--- START ---
--- config.mk ---
export PLATFORM = sky130hd
export DESIGN_NAME = csr_unit
export DESIGN_NICKNAME = d
export VERILOG_FILES = /design/src/source/csr_pkg.sv /design/src/source/csr_request_decode.sv /design/src/source/fcsr_file.sv /design/src/source/csr_read_mux.sv /design/src/source/csr_unit.sv
export SDC_FILE = /design/constraint.sdc
export NUM_CORES = 1
export LEC_CHECK = 0
export ABC_AREA = 1
export BUFFER_PORTS_ARGS = -buffer_cell sky130_fd_sc_hd__buf_4
export CAP_MARGIN = 5
export CORE_ASPECT_RATIO = 1.4
export CORE_MARGIN = 2
export CORE_UTILIZATION = 48
export DETAILED_ROUTE_END_ITERATION = 10
export PLACE_DENSITY = 0.91
export SYNTH_ARGS = -nofsm -noshare
export SYNTH_HDL_FRONTEND = slang
export SYNTH_HIERARCHICAL = 1
export SYNTH_SLANG_ARGS = --single-unit
--- constraint.sdc ---
create_clock -name clk -period 3.45 [get_ports clk]
set_input_delay 0.5175 -clock clk [delete_from_list [all_inputs] [get_ports clk]]
set_output_delay 0.5175 -clock clk [all_outputs]
set_load 0.1 [all_outputs]
--- src/source/csr_pkg.sv ---
// CSR unit widths, address codes and ID values
// Request, stage, FPU flag and response structs
package csr_pkg;

    parameter int DATA_BITS     = 32;
    parameter int CSR_ADDR_BITS = 12;
    parameter int NUM_WARPS     = 4;
    parameter int WID_BITS      = 2;
    parameter int NUM_THREADS   = 4;
    parameter int CTR_BITS      = 64;
    parameter int FFLAGS_BITS   = 5;
    parameter int FRM_BITS      = 3;

    // Floating point
    parameter logic [11:0] CSR_FFLAGS      = 12'h001;
    parameter logic [11:0] CSR_FRM         = 12'h002;
    parameter logic [11:0] CSR_FCSR        = 12'h003;
    // Machine mode
    parameter logic [11:0] CSR_SATP        = 12'h180;
    parameter logic [11:0] CSR_MSTATUS     = 12'h300;
    parameter logic [11:0] CSR_MISA        = 12'h301;
    parameter logic [11:0] CSR_MIE         = 12'h304;
    parameter logic [11:0] CSR_MTVEC       = 12'h305;
    parameter logic [11:0] CSR_MEPC        = 12'h341;
    // Counters
    parameter logic [11:0] CSR_MCYCLE      = 12'hB00;
    parameter logic [11:0] CSR_MINSTRET    = 12'hB02;
    parameter logic [11:0] CSR_MCYCLE_H    = 12'hB80;
    parameter logic [11:0] CSR_MINSTRET_H  = 12'hB82;
    // Identity and per-core info
    parameter logic [11:0] CSR_MVENDORID   = 12'hF11;
    parameter logic [11:0] CSR_MARCHID     = 12'hF12;
    parameter logic [11:0] CSR_MIMPID      = 12'hF13;
    parameter logic [11:0] CSR_WARP_ID     = 12'hCC0;
    parameter logic [11:0] CSR_CORE_ID     = 12'hCC1;
    parameter logic [11:0] CSR_THREAD_MASK = 12'hCC2;
    parameter logic [11:0] CSR_WARP_MASK   = 12'hCC3;
    parameter logic [11:0] CSR_NUM_THREADS = 12'hCC4;
    parameter logic [11:0] CSR_NUM_WARPS   = 12'hCC5;

    parameter logic [31:0] VENDOR_ID  = 32'h0000_0a5c;
    parameter logic [31:0] ARCH_ID    = 32'h0000_0002;
    parameter logic [31:0] IMPL_ID    = 32'h0000_0101;
    // MXL=1 (RV32), extensions I, M and F
    parameter logic [31:0] MISA_VALUE = 32'h4000_1120;

    typedef logic [DATA_BITS-1:0] data_t;

    typedef struct packed {
        logic                     write;
        logic [WID_BITS-1:0]      wid;
        logic [CSR_ADDR_BITS-1:0] addr;
        data_t                    data;
    } csr_req_t;

    typedef enum logic [1:0] {
        CLASS_FP, CLASS_INFO, CLASS_ZERO, CLASS_INVALID
    } csr_class_t;

    typedef enum logic [1:0] {
        FIELD_FLAGS, FIELD_FRM, FIELD_FULL
    } fp_field_t;

    typedef struct packed {
        csr_req_t   req;
        csr_class_t cls;
        fp_field_t  field;
    } csr_stage_t;

    typedef struct packed {
        logic                   valid;
        logic [WID_BITS-1:0]    wid;
        logic [FFLAGS_BITS-1:0] flags;
    } fpu_flags_t;

    typedef struct packed {
        data_t data;
        logic  error;
    } csr_rsp_t;

endpackage

--- src/source/csr_request_decode.sv ---
// Request input stage with address classification
`timescale 1ns/10ps

module csr_request_decode (
    input  logic                clk,
    input  logic                reset,
    input  logic                req_valid,
    input  csr_pkg::csr_req_t   req,
    output logic                req_ready,
    output logic                stage_valid,
    output csr_pkg::csr_stage_t stage,
    input  logic                stage_ready
);

    logic                full;
    csr_pkg::csr_stage_t stage_r;
    csr_pkg::csr_class_t cls;
    csr_pkg::fp_field_t  field;

    // Register takes a new request when empty or draining this cycle
    assign req_ready = ~full | stage_ready;

    always_comb begin
        cls   = csr_pkg::CLASS_INVALID;
        field = csr_pkg::FIELD_FULL;
        case (req.addr)
            csr_pkg::CSR_FFLAGS: begin
                cls   = csr_pkg::CLASS_FP;
                field = csr_pkg::FIELD_FLAGS;
            end
            csr_pkg::CSR_FRM: begin
                cls   = csr_pkg::CLASS_FP;
                field = csr_pkg::FIELD_FRM;
            end
            csr_pkg::CSR_FCSR: cls = csr_pkg::CLASS_FP;
            csr_pkg::CSR_MVENDORID, csr_pkg::CSR_MARCHID, csr_pkg::CSR_MIMPID,
            csr_pkg::CSR_MISA, csr_pkg::CSR_MCYCLE, csr_pkg::CSR_MCYCLE_H,
            csr_pkg::CSR_MINSTRET, csr_pkg::CSR_MINSTRET_H,
            csr_pkg::CSR_WARP_ID, csr_pkg::CSR_CORE_ID, csr_pkg::CSR_THREAD_MASK,
            csr_pkg::CSR_WARP_MASK, csr_pkg::CSR_NUM_THREADS,
            csr_pkg::CSR_NUM_WARPS: cls = csr_pkg::CLASS_INFO;
            csr_pkg::CSR_SATP, csr_pkg::CSR_MSTATUS, csr_pkg::CSR_MIE,
            csr_pkg::CSR_MTVEC, csr_pkg::CSR_MEPC: cls = csr_pkg::CLASS_ZERO;
            default: ;
        endcase
        // Info space is read-only
        if (req.write && cls == csr_pkg::CLASS_INFO) begin
            cls = csr_pkg::CLASS_INVALID;
        end
    end

    always_ff @(posedge clk) begin
        if (reset) begin
            full <= 1'b0;
        end else if (req_ready) begin
            full <= req_valid;
        end
    end

    always_ff @(posedge clk) begin
        if (req_valid && req_ready) begin
            stage_r.req   <= req;
            stage_r.cls   <= cls;
            stage_r.field <= field;
        end
    end

    assign stage_valid = full;
    assign stage       = stage_r;

endmodule

--- src/source/fcsr_file.sv ---
// Per-warp rounding mode and sticky FP exception flags
`timescale 1ns/10ps

module fcsr_file #(
    parameter int NUM_FPU_PORTS = 1
) (
    input  logic                                               clk,
    input  logic                                               reset,
    input  logic                                               stage_valid,
    input  logic                                               stage_ready,
    input  csr_pkg::csr_stage_t                                stage,
    input  csr_pkg::fpu_flags_t [NUM_FPU_PORTS-1:0]            fpu_flags,
    input  logic [NUM_FPU_PORTS-1:0][csr_pkg::WID_BITS-1:0]    frm_wid,
    output logic [NUM_FPU_PORTS-1:0][csr_pkg::FRM_BITS-1:0]    frm,
    output csr_pkg::data_t                                     fp_rdata
);

    logic [csr_pkg::NUM_WARPS-1:0][csr_pkg::FRM_BITS-1:0]    frm_r, frm_n;
    logic [csr_pkg::NUM_WARPS-1:0][csr_pkg::FFLAGS_BITS-1:0] flags_r, flags_n;
    logic                                                    csr_write;
    logic [csr_pkg::WID_BITS-1:0]                            wwid;

    assign csr_write = stage_valid && stage_ready && stage.req.write
                    && stage.cls == csr_pkg::CLASS_FP;
    assign wwid = stage.req.wid;

    always_comb begin
        frm_n   = frm_r;
        flags_n = flags_r;
        for (int i = 0; i < NUM_FPU_PORTS; i++) begin
            if (fpu_flags[i].valid) begin
                flags_n[fpu_flags[i].wid] = flags_n[fpu_flags[i].wid] | fpu_flags[i].flags;
            end
        end
        // CSR write overrides any FPU update to the same warp
        if (csr_write) begin
            case (stage.field)
                csr_pkg::FIELD_FLAGS: flags_n[wwid] = stage.req.data[csr_pkg::FFLAGS_BITS-1:0];
                csr_pkg::FIELD_FRM:   frm_n[wwid]   = stage.req.data[csr_pkg::FRM_BITS-1:0];
                csr_pkg::FIELD_FULL: begin
                    flags_n[wwid] = stage.req.data[csr_pkg::FFLAGS_BITS-1:0];
                    frm_n[wwid]   = stage.req.data[csr_pkg::FFLAGS_BITS +: csr_pkg::FRM_BITS];
                end
                default: ;
            endcase
        end
    end

    always_ff @(posedge clk) begin
        if (reset) begin
            frm_r   <= '0;
            flags_r <= '0;
        end else begin
            frm_r   <= frm_n;
            flags_r <= flags_n;
        end
    end

    always_comb begin
        for (int i = 0; i < NUM_FPU_PORTS; i++) begin
            frm[i] = frm_r[frm_wid[i]];
        end
    end

    // fcsr layout is {frm, fflags}
    always_comb begin
        case (stage.field)
            csr_pkg::FIELD_FLAGS: fp_rdata = csr_pkg::data_t'(flags_r[stage.req.wid]);
            csr_pkg::FIELD_FRM:   fp_rdata = csr_pkg::data_t'(frm_r[stage.req.wid]);
            csr_pkg::FIELD_FULL:
                fp_rdata = csr_pkg::data_t'({frm_r[stage.req.wid], flags_r[stage.req.wid]});
            default:              fp_rdata = '0;
        endcase
    end

endmodule

--- src/source/csr_read_mux.sv ---
// Read value select and response register
`timescale 1ns/10ps

module csr_read_mux #(
    parameter int CORE_ID = 0
) (
    input  logic                                                      clk,
    input  logic                                                      reset,
    input  logic                                                      stage_valid,
    input  csr_pkg::csr_stage_t                                       stage,
    output logic                                                      stage_ready,
    input  csr_pkg::data_t                                            fp_rdata,
    input  logic [csr_pkg::CTR_BITS-1:0]                              cycles,
    input  logic [csr_pkg::CTR_BITS-1:0]                              instret,
    input  logic [csr_pkg::NUM_WARPS-1:0]                             active_warps,
    input  logic [csr_pkg::NUM_WARPS-1:0][csr_pkg::NUM_THREADS-1:0]   thread_masks,
    output logic                                                      rsp_valid,
    output csr_pkg::csr_rsp_t                                         rsp,
    input  logic                                                      rsp_ready
);

    localparam int LO = csr_pkg::DATA_BITS;
    localparam int HI = csr_pkg::CTR_BITS;

    csr_pkg::data_t    info_data;
    csr_pkg::csr_rsp_t rsp_n;
    csr_pkg::csr_rsp_t rsp_r;
    logic              rsp_valid_r;

    // Stage moves on whenever the response slot is free or draining
    assign stage_ready = ~rsp_valid_r | rsp_ready;

    always_comb begin
        case (stage.req.addr)
            csr_pkg::CSR_MVENDORID:   info_data = csr_pkg::VENDOR_ID;
            csr_pkg::CSR_MARCHID:     info_data = csr_pkg::ARCH_ID;
            csr_pkg::CSR_MIMPID:      info_data = csr_pkg::IMPL_ID;
            csr_pkg::CSR_MISA:        info_data = csr_pkg::MISA_VALUE;
            csr_pkg::CSR_MCYCLE:      info_data = cycles[LO-1:0];
            csr_pkg::CSR_MCYCLE_H:    info_data = cycles[HI-1:LO];
            csr_pkg::CSR_MINSTRET:    info_data = instret[LO-1:0];
            csr_pkg::CSR_MINSTRET_H:  info_data = instret[HI-1:LO];
            csr_pkg::CSR_WARP_ID:     info_data = csr_pkg::data_t'(stage.req.wid);
            csr_pkg::CSR_CORE_ID:     info_data = csr_pkg::data_t'(CORE_ID);
            csr_pkg::CSR_THREAD_MASK:
                info_data = csr_pkg::data_t'(thread_masks[stage.req.wid]);
            csr_pkg::CSR_WARP_MASK:   info_data = csr_pkg::data_t'(active_warps);
            csr_pkg::CSR_NUM_THREADS: info_data = csr_pkg::data_t'(csr_pkg::NUM_THREADS);
            csr_pkg::CSR_NUM_WARPS:   info_data = csr_pkg::data_t'(csr_pkg::NUM_WARPS);
            default:                  info_data = '0;
        endcase
    end

    always_comb begin
        rsp_n.data  = '0;
        rsp_n.error = (stage.cls == csr_pkg::CLASS_INVALID);
        // Writes always answer with zero data
        if (!stage.req.write) begin
            case (stage.cls)
                csr_pkg::CLASS_FP:   rsp_n.data = fp_rdata;
                csr_pkg::CLASS_INFO: rsp_n.data = info_data;
                default:             rsp_n.data = '0;
            endcase
        end
    end

    always_ff @(posedge clk) begin
        if (reset) begin
            rsp_valid_r <= 1'b0;
        end else if (stage_ready) begin
            rsp_valid_r <= stage_valid;
        end
    end

    always_ff @(posedge clk) begin
        if (stage_valid && stage_ready) begin
            rsp_r <= rsp_n;
        end
    end

    assign rsp_valid = rsp_valid_r;
    assign rsp       = rsp_r;

endmodule

--- src/source/csr_unit.sv ---
// CSR unit top: decode, FP register file and read/response stage
`timescale 1ns/10ps

module csr_unit #(
    parameter int CORE_ID       = 0,
    parameter int NUM_FPU_PORTS = 1
) (
    input  logic                                                      clk,
    input  logic                                                      reset,
    input  logic                                                      req_valid,
    input  csr_pkg::csr_req_t                                         req,
    output logic                                                      req_ready,
    output logic                                                      rsp_valid,
    output csr_pkg::csr_rsp_t                                         rsp,
    input  logic                                                      rsp_ready,
    input  csr_pkg::fpu_flags_t [NUM_FPU_PORTS-1:0]                   fpu_flags,
    input  logic [NUM_FPU_PORTS-1:0][csr_pkg::WID_BITS-1:0]           frm_wid,
    output logic [NUM_FPU_PORTS-1:0][csr_pkg::FRM_BITS-1:0]           frm,
    input  logic [csr_pkg::CTR_BITS-1:0]                              cycles,
    input  logic [csr_pkg::CTR_BITS-1:0]                              instret,
    input  logic [csr_pkg::NUM_WARPS-1:0]                             active_warps,
    input  logic [csr_pkg::NUM_WARPS-1:0][csr_pkg::NUM_THREADS-1:0]   thread_masks
);

    logic                stage_valid;
    logic                stage_ready;
    csr_pkg::csr_stage_t stage;
    csr_pkg::data_t      fp_rdata;

    csr_request_decode decode_inst (
        .clk         (clk),
        .reset       (reset),
        .req_valid   (req_valid),
        .req         (req),
        .req_ready   (req_ready),
        .stage_valid (stage_valid),
        .stage       (stage),
        .stage_ready (stage_ready)
    );

    fcsr_file #(
        .NUM_FPU_PORTS (NUM_FPU_PORTS)
    ) fcsr_inst (
        .clk         (clk),
        .reset       (reset),
        .stage_valid (stage_valid),
        .stage_ready (stage_ready),
        .stage       (stage),
        .fpu_flags   (fpu_flags),
        .frm_wid     (frm_wid),
        .frm         (frm),
        .fp_rdata    (fp_rdata)
    );

    csr_read_mux #(
        .CORE_ID (CORE_ID)
    ) read_inst (
        .clk          (clk),
        .reset        (reset),
        .stage_valid  (stage_valid),
        .stage        (stage),
        .stage_ready  (stage_ready),
        .fp_rdata     (fp_rdata),
        .cycles       (cycles),
        .instret      (instret),
        .active_warps (active_warps),
        .thread_masks (thread_masks),
        .rsp_valid    (rsp_valid),
        .rsp          (rsp),
        .rsp_ready    (rsp_ready)
    );

endmodule

==> flow_summary.yaml <==
clock_network:
  cts_inserted_buffers: 9
  cts.clk_slew.worst_paths_ns: 0.07
  cts.htree.levels: 3
  clockBufferDepth: 2
  insertion_delay_ns: 0.34
  cts_hold_buf: 0
  clock_sinks: 94
  tritoncts: "done"
  post_cts_buffers: 0
  cts_repair_resize_count: 0
  cts_root_buf: "clkbuf_16"
grt:
  grt_pass1_wl_um: 35800
  grt-ovfl-total: 0
  grt_pass1_vias: 7388
  grt_max_degree: 45
  grt.total_usage: 0.287
  antenna_found_initial: 0
setup_path:
  r2r_slack_ns: 1.02
  endpoint_kind: "register"
  critical_path_arrival_ns: 2.62
  path_max_fanout: 28
  reg2reg_depth: 9
  start_kind: "register"
  r2r-start: "decode_inst/stage[36]"
  r2r-end: "read_inst/rsp[5]"
  criticalPathCategory: "reg -> reg"
  required_ns: 3.64
sta:
  final-setup-viol-count: 0
  finClkSkew_ns: 0.00714
  tns_ns: 0
  min_period_ns: 2.43
  rsz0062_at_grt: "no"
  slew_viol_final: 0
  timing.fmax_mhz: 412
  slew_headroom: 0.373
  worst_slew_pin_slew_ns: 0.939
  fin_crit_sh: 0.704
  final-hold-violation-count: 0
power:
  switching_share: 0.279
  p_int_mw: 2.05
  p_clk_frac: 0.371
  comb_power_share: 0.183
  power.leakage_nw: 4.43
  p_switching_mw: 0.792
  vdd_drop_max_v: 0.000230
  p_per_area_mw_per_mm2: 312
  p_seq_frac: 0.446
place:
  port_buffers: 222
  gp_congestion: 0.982
  dp_hpwl_um: 17700
synthesis:
  yosys_warnings: 6
  synth_area_per_cell_um2: 6.56
  netlist_instances: 1084
  syn_area_mm2: 0.00711
route:
  drt-initial-drc-count: 622
  detail_route.wl_per_cell_um: 15.4
  drcViolationCount: 0
  vias_per_cell: 5.23
  drtAntennaViolNets: 0
  wirelength_um: 22800
  num_vias: 7750
  dr.pass1.iters: 5
final_layout:
  drive_gt1_frac: 0.249
  final_cell_mix: "nand2_1, buf_4, inv_1"
  nNetsFinal: 1501
  n_antenna_cell: 0
  final_core_util: 0.631
  syn_to_final_growth_pct: 28.2
  final_common_cell: "nand2_1"
floorplan:
  io_pins: 247
  num_rows: 52
  start_util: 0.492
  dieHeight_um: 148
  dieArea_mm2: 0.0158
  die_w_um: 107
  core_area_mm2: 0.0144
worst_hold_path:
  min_path_type: "in -> reg"
  worstHoldEndpoint: "read_inst/rsp_valid"
  hp-start: "reset"
  worst_hold_path.num_cells: 2
flow_run:
  drv_cap: 0
run_status:
  status: "complete, no violations"
## layout make-up
class | count | area [µm²]
Fill cell | 1322 | 5330
Multi-Input combinational cell | 807 | 3800
Sequential cell | 94 | 2480
Timing Repair Buffer | 230 | 1730
Inverter | 146 | 548
Clock buffer | 11 | 254
Tap cell | 189 | 236
Clock inverter | 5 | 62.6
## power by group through the flow
stage	sequential, mW	combinational, mW	clock [mW]
floorplan	1.36	0.217	0
global placement	1.29	0.506	0
detailed placement	1.29	0.513	0
CTS	1.27	0.516	1.07
global route	1.27	0.559	1.11
finish	1.27	0.519	1.06
## worst max-delay path, stage by stage (launching register included)
cell      delay (ns)
edfxtp_1        0.44
inv_1           0.10
nand2_1         0.07
nor2_2          0.42
nand3_4         0.38
o21ai_0         0.43
nor2_1          0.14
nand2_1         0.09
nand2_1         0.06
a21oi_1         0.15
## per-layer routing
metal | vias up | GRT usage | share of wire
met1 | 3512 | 0.313 | 0.36
met4 | 0 | 0.138 | 0.045
li1 | 3834 | - | -
met2 | 333 | 0.528 | 0.52
met3 | 71 | 0.0516 | 0.072
met5 | - | 0 | 0
## sequential cells by signal, indices dropped and copies added (netlist names)
signal	count
read_inst/rsp	33
decode_inst/stage_valid	1
fcsr_inst/flags_r	20
read_inst/rsp_valid	1
decode_inst/stage	27
fcsr_inst/frm_r	12
## metrics by stage
step	std cells	area, µm²	setup WS, ns	hold WS, ns	power, mW
after floorplan	1107	7200	0.559	0.477	1.58
after global placement	1466	8800	1.10	0.496	1.80
after detailed placement	1466	8800	1.04	0.501	1.81
after CTS	1482	9110	1.03	0.332	2.85
after global routing	1482	9110	0.858	0.337	2.94
final	1482	9110	1.02	0.340	2.84
## how the worst max path moves through the flow
stage	start	end	depth (start not counted)
2_1_floorplan	read_inst/rsp_valid	read_inst/rsp[0]	1
3_3_place_gp	decode_inst/stage[38]	read_inst/rsp[5]	9
3_5_place_dp	decode_inst/stage[36]	read_inst/rsp[5]	9
4_1_cts	decode_inst/stage[36]	read_inst/rsp[5]	9
5_1_grt	decode_inst/stage[38]	read_inst/rsp[5]	9
6_report	decode_inst/stage[36]	read_inst/rsp[5]	9
No activity file was read; power rests on OpenSTA's default activity.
--- END ---
→ **Task statement**
Copy exactly the stretch of data above from the line with "parameter logic [11:0] CSR_MINSTRET_H" through the line with "parameter logic [11:0] CSR_CORE_ID", and omit all other lines.

→ **Written answer**
    parameter logic [11:0] CSR_MINSTRET_H  = 12'hB82;
    // Identity and per-core info
    parameter logic [11:0] CSR_MVENDORID   = 12'hF11;
    parameter logic [11:0] CSR_MARCHID     = 12'hF12;
    parameter logic [11:0] CSR_MIMPID      = 12'hF13;
    parameter logic [11:0] CSR_WARP_ID     = 12'hCC0;
    parameter logic [11:0] CSR_CORE_ID     = 12'hCC1;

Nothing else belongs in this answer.